Sungguh air mataku benar-benar hendak turun saat akhirnya mataku bertemu pandang dengan suamiku, wajahnya yang sama pucatnya denganku bergantian menatapku dan Rembulan. Keterkejutan terlihat jelas di matanya sama sekali tidak dia sembunyikan. Ada kepanikan yang tampak layaknya seorang yang baru saja ketahuan melakukan sesuatu yang salah.

Aku menatapnya lekat, berharap pria ini akan menjelaskan apa yang sedang terjadi di depan mataku sekarang, aku ingin Mas Barra menjelaskan betapa gilanya Rembulan yang sudah dengan lancang membawa anaknya ke dalam rumah ini dan mengaku-ngaku sebagai anaknya dengan Mas Barra.

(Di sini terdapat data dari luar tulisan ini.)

### src/dsp_core_pkg.sv
package dsp_core_pkg;

	localparam int data_width = 16;
	localparam int n_blocks = 256;
	localparam int n_channels = 16;
	localparam int n_block_regs = 2;

	localparam int block_addr_w = $clog2(n_blocks);
	localparam int ch_addr_w = $clog2(n_channels);
	// selects one register inside a block.
	localparam int reg_addr_w = $clog2(n_block_regs);

	localparam int instr_width = 32;

	localparam int sat_max = 2 ** (data_width - 1) - 1;
	localparam int sat_min = -(2 ** (data_width - 1));

	typedef logic signed [data_width - 1 : 0] sample_t;
	typedef logic signed [2 * data_width - 1 : 0] wide_t;
	typedef logic [block_addr_w - 1 : 0] block_addr_t;
	typedef logic [ch_addr_w - 1 : 0] ch_addr_t;
	typedef logic [instr_width - 1 : 0] instr_t;

	// codes above OP_MOV are treated as no operation by the execute stage.
	typedef enum logic [4 : 0] {
		OP_NOP = 5'd0,
		OP_ADD = 5'd1,
		OP_SUB = 5'd2,
		OP_CLAMP = 5'd3,
		OP_ABS = 5'd4,
		OP_LSH = 5'd5,
		OP_ARSH = 5'd6,
		OP_MUL = 5'd7,
		OP_MOV = 5'd8
	} opcode_t;

	// instruction word, top bit first.
	typedef struct packed {
		opcode_t opcode;
		ch_addr_t src_a;
		// doubles as the shift amount for LSH and ARSH.
		ch_addr_t src_b;
		ch_addr_t dest;
		logic src_a_reg;
		logic src_b_reg;
		logic saturate;
		logic [3 : 0] frac_shift;
		logic [7 : 0] unused;
	} block_fields_t;

endpackage

### src/dsp_core_if.sv
interface dsp_issue_if;
	import dsp_core_pkg::*;

	logic valid;
	logic ready;
	opcode_t op;
	sample_t operand_a;
	sample_t operand_b;
	logic [3 : 0] shift_amt;
	logic [3 : 0] frac_shift;
	logic saturate;
	ch_addr_t dest;

	modport decode (
		output valid, op, operand_a, operand_b, shift_amt, frac_shift, saturate, dest,
		input ready
	);

	modport execute (
		input valid, op, operand_a, operand_b, shift_amt, frac_shift, saturate, dest,
		output ready
	);
endinterface

interface dsp_commit_if;
	import dsp_core_pkg::*;

	logic valid;
	// cleared when the committed operation leaves the channels untouched.
	logic write;
	ch_addr_t dest;
	sample_t value;

	modport driver (output valid, write, dest, value);

	modport result (input valid, write, dest, value);

	modport monitor (input valid);
endinterface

Aku menunggu penyangkalan Mas Barra, aku menunggunya mendorong gadis mungil tersebut untuk menjauh darinya dan juga aku menunggunya untuk mengusir Rembulan yang sudah lancang datang ke rumah ini, aku hanya butuh Mas Barra mengatakan tidak atas semua yang terjadi maka aku akan mempercayainya.

Di bandingkan semua orang di dunia ini, aku lebih mempercayainya di bandingkan siapapun, tapi di tengah suasana canggung yang sama sekali tidak aku sukai, penyangkalan itu tidak kunjung aku dapatkan.

Mas Barra sama membisunya seperti aku hingga tidak mampu berkata-kata, kembali, aku hanya sanggup menggelengkan kepala pelan, tidak sanggup menghadapi kenyataan jika benar apa yang di ucapkan Rembulan adalah nyata adanya.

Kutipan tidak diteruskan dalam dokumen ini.